Thinking of Koh Phi Phi


This is written with five years of retrospect which might be a good thing.
We caught a cab in Patong and it was a small minivan thing which they packed to the gills with people from Israel and us two. At first we couldn’t quite catch the language which sounded like someone clearing their throat to spit, but eventually we talked a bit. I found the Jewish magazines odd, upside down and backwards, hmm.
On the boat trip over to Koh Phi Phi it was overcast and rainy, with lots of islands all about. Someone asked me what I thought of it? I remarked that it looked exactly like Puget Sound, overcast rainy, and lots of islands. They looked at me like I was crazy, no really, I’m not kidding!!
On landing we got advice from our Jewish friends about how to get the best and cheapest room. I told my buddy I was tired of cheap-ass rooms and wanted to get the best room on the Island. We had been running really budget sleeping it tiny beds too small for a nine year old boy, I wanted a real bed, sized for a fat American! The island itself is a narrow flat strip of land between two hills, this area where all the tourism and hotels are is only maybe ten feet above the ocean. We ended up at the Phi Phi Island Cabana Hotel. My traveling companion remarked it was the best room, with the best view, he had experienced to that point.
We had a view of the pool and a short distance from there, maybe 75, feet the ocean beach. The http://www.youtube.com/watch?v=agCG-rPqM6A video below shows the view we had as the tsunami hits, (two months later) it was literally shot from our room’s balcony on the third floor. There was no elevator just stairs but it was nice for the view, in the future I will know there is also safety in height at this location. The giant Greek urn you see was in the center of the pool with a fountain on top. We could swim in the pool and stand under the fountain spray, it must have been 15 feet up from the surface of the pool so you can imagine the wall of water from the tsunami was a churning muddy mess full of “floating TVs fifteen feet high!
Also when we arrived people were doing the parasail thing on the beach. I figured I would do it the next day but they were gone. At one point on low tide I walked out on the tide flats and the water level was so flat and shallow a person could walk 5 or 600 yards out there looking at tide pools and tropical fish etc in knee deep water. This is the side the tsunami wave came from and it goes to show the water from the ocean’s depths had nowhere to go but straight up!

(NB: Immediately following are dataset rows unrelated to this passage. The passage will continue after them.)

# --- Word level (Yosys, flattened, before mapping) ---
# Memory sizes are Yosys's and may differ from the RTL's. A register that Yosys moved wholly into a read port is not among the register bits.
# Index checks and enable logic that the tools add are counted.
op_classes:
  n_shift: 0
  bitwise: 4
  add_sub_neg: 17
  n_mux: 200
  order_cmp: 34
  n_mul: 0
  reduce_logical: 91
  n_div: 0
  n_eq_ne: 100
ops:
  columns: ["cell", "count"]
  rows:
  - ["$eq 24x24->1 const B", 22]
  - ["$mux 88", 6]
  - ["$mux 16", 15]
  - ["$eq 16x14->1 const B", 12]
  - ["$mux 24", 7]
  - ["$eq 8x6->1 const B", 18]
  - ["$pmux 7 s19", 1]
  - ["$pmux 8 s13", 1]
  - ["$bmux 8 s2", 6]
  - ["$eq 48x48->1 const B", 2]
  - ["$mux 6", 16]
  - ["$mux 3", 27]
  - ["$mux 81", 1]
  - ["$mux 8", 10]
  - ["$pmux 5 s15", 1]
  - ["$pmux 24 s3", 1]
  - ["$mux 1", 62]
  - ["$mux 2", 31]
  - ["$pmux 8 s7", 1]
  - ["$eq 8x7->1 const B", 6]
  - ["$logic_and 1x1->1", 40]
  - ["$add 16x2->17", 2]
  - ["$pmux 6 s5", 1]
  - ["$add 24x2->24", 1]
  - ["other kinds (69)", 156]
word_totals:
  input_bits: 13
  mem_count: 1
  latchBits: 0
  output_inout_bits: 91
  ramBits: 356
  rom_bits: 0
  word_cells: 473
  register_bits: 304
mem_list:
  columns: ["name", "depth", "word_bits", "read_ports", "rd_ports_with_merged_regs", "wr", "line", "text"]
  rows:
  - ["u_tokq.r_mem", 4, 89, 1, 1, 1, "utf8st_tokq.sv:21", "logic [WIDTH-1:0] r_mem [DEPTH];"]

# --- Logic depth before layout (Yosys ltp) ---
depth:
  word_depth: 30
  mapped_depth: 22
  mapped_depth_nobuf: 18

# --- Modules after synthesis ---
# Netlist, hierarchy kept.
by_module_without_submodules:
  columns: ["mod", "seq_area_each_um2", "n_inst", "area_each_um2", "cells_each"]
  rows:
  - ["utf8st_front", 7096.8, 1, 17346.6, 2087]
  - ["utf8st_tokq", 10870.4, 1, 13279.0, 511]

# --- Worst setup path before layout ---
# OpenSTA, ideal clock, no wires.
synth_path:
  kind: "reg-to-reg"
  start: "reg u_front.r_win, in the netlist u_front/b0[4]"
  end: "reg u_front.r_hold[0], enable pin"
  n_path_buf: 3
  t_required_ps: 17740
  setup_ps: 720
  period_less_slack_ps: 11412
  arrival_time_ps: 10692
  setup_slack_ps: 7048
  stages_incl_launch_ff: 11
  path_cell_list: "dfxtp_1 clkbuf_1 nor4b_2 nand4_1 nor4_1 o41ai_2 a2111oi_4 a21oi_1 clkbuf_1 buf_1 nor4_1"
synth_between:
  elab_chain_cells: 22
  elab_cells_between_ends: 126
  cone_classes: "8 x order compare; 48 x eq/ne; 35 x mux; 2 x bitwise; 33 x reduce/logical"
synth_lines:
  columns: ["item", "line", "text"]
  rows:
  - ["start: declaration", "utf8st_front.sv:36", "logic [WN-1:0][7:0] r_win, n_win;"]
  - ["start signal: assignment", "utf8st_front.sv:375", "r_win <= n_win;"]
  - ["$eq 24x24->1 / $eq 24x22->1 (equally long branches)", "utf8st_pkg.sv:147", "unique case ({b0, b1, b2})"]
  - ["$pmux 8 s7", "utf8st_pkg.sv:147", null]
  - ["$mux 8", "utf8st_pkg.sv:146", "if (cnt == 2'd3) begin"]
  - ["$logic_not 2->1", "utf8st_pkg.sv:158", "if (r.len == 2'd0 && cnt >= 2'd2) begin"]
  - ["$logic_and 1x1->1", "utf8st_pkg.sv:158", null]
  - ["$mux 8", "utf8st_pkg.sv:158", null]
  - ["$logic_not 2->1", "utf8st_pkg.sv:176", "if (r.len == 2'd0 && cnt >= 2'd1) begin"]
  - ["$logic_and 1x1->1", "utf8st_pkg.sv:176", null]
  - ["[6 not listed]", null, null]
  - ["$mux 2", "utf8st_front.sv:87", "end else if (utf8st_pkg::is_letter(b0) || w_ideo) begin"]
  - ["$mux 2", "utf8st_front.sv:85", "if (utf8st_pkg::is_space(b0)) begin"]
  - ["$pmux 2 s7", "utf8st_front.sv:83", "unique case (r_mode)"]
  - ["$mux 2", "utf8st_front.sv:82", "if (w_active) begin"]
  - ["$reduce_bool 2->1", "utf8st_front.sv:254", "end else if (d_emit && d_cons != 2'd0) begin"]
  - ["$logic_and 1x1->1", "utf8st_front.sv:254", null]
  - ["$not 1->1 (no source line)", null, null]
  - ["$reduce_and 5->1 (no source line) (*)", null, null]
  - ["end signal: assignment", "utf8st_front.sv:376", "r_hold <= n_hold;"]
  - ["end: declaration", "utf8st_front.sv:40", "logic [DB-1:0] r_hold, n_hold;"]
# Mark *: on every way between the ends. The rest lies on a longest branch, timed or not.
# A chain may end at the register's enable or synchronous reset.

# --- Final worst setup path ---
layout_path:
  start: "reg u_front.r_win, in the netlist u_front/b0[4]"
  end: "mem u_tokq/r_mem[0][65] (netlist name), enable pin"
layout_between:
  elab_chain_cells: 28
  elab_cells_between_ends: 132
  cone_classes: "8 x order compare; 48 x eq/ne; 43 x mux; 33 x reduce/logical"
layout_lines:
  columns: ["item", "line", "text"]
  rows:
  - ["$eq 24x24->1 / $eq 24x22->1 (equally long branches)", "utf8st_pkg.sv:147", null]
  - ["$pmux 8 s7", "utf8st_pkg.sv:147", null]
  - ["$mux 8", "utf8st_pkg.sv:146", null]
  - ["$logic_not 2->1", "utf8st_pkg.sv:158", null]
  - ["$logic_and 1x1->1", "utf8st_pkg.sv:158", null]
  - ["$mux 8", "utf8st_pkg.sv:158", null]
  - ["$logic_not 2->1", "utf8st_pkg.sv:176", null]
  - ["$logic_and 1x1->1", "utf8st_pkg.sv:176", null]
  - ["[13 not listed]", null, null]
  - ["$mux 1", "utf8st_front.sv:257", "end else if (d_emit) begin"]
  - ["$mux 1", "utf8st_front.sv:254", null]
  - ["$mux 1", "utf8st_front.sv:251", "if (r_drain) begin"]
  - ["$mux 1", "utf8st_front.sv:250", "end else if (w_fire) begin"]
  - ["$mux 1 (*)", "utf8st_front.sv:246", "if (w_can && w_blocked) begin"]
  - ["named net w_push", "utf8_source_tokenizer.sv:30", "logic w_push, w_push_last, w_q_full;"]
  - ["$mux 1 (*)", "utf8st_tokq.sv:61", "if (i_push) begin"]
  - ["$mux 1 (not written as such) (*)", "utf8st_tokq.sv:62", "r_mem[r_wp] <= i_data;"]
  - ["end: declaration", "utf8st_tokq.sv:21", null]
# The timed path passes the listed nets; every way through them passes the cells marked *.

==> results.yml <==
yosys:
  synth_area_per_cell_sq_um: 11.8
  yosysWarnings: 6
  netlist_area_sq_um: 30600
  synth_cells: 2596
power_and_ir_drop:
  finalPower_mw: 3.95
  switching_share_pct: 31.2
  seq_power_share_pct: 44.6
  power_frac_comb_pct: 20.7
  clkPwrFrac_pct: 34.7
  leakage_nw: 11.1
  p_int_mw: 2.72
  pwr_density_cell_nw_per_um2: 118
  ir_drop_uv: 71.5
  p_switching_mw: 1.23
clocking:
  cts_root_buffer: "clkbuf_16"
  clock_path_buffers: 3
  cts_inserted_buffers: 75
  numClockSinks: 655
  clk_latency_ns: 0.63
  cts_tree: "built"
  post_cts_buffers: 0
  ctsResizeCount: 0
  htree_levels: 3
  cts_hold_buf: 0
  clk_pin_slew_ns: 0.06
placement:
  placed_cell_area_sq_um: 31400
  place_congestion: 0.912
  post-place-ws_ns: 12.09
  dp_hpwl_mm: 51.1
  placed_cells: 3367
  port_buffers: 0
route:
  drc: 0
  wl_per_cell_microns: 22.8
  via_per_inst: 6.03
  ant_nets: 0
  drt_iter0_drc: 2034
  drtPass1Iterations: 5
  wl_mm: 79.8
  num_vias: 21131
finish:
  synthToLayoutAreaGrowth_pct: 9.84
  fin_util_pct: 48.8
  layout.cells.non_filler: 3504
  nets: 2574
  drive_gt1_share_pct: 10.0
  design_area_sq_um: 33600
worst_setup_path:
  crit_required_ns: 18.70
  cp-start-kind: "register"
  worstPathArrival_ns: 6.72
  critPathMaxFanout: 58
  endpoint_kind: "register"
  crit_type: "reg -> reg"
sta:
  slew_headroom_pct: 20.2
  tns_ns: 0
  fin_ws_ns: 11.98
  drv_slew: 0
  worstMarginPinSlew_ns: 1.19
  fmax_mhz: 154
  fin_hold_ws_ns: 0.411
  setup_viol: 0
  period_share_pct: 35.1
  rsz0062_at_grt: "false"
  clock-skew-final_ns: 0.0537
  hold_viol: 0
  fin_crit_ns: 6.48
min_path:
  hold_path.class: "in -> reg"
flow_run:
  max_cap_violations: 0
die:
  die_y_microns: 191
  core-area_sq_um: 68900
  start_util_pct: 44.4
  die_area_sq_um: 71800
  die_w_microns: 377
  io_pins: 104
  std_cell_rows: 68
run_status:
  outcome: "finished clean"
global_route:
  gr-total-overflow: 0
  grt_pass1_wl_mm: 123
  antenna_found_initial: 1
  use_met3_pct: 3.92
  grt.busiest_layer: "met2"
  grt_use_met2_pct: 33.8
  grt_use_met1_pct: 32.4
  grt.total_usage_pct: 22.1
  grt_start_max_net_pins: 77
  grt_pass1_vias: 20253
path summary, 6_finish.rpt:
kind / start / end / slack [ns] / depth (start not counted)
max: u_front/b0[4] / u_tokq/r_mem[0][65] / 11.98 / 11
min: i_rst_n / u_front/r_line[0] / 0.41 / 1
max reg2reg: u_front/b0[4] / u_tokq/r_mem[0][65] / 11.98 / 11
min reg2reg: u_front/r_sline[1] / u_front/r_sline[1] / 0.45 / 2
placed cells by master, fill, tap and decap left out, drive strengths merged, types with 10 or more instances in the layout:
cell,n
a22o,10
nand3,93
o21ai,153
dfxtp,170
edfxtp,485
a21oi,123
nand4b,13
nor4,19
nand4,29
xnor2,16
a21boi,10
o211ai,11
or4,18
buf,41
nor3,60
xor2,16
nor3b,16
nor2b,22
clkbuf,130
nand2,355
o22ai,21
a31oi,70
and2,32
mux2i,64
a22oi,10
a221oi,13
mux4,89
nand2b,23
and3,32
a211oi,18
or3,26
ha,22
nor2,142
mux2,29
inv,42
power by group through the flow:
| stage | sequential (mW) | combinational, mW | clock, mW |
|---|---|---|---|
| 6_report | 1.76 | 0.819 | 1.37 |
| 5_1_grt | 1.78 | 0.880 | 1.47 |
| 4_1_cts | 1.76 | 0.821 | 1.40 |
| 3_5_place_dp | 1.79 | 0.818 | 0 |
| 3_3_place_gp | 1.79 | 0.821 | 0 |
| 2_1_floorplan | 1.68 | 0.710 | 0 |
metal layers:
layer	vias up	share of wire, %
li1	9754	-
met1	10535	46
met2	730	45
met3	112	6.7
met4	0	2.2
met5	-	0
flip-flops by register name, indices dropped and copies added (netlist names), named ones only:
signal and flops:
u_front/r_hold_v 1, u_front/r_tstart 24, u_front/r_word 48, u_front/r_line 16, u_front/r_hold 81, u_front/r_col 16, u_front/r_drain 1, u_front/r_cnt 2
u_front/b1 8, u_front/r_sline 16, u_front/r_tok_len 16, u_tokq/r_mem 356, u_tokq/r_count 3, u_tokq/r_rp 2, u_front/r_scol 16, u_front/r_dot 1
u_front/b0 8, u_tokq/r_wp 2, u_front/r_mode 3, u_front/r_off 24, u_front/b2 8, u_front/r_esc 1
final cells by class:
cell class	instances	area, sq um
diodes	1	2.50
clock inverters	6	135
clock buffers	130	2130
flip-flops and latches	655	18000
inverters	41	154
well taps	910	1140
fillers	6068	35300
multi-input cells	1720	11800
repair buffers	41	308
**config.mk**
```make
export PLATFORM = sky130hd
export DESIGN_NAME = whot_ram
export DESIGN_NICKNAME = d
export VERILOG_FILES = /design/src/hdl/whot_ram.sv
export SDC_FILE = /design/constraint.sdc
export NUM_CORES = 1
export LEC_CHECK = 0
export BUFFER_PORTS_ARGS = -buffer_cell sky130_fd_sc_hd__buf_4
export CORE_ASPECT_RATIO = 0.9
export CORE_MARGIN = 1.5
export CORE_UTILIZATION = 60
export DETAILED_ROUTE_END_ITERATION = 16
export HOLD_SLACK_MARGIN = 0.06
export PLACE_DENSITY = 0.76
export SETUP_SLACK_MARGIN = 0.2
export SLEW_MARGIN = 40
export SYNTH_ARGS = -nofsm -noshare
export SYNTH_HDL_FRONTEND = slang
export SYNTH_SLANG_ARGS = --single-unit
```
**constraint.sdc**
```tcl
create_clock -name clk -period 4.1 [get_ports clk]
set_input_delay 0.82 -clock clk [delete_from_list [all_inputs] [get_ports clk]]
set_output_delay 0.82 -clock clk [all_outputs]
set_load 0.1 [all_outputs]
```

Looking at videos from 2009 at the Koh Phi Phi location, it appears five years later the area has still not fully recovered. There does not appear to be as many boats and tourism businesses working the area. I suppose many locals had such bad memories they moved away and of course some were never found. Needless to say it seemed very strange that this catastrophe could have occurred at such a beautiful place we had just left.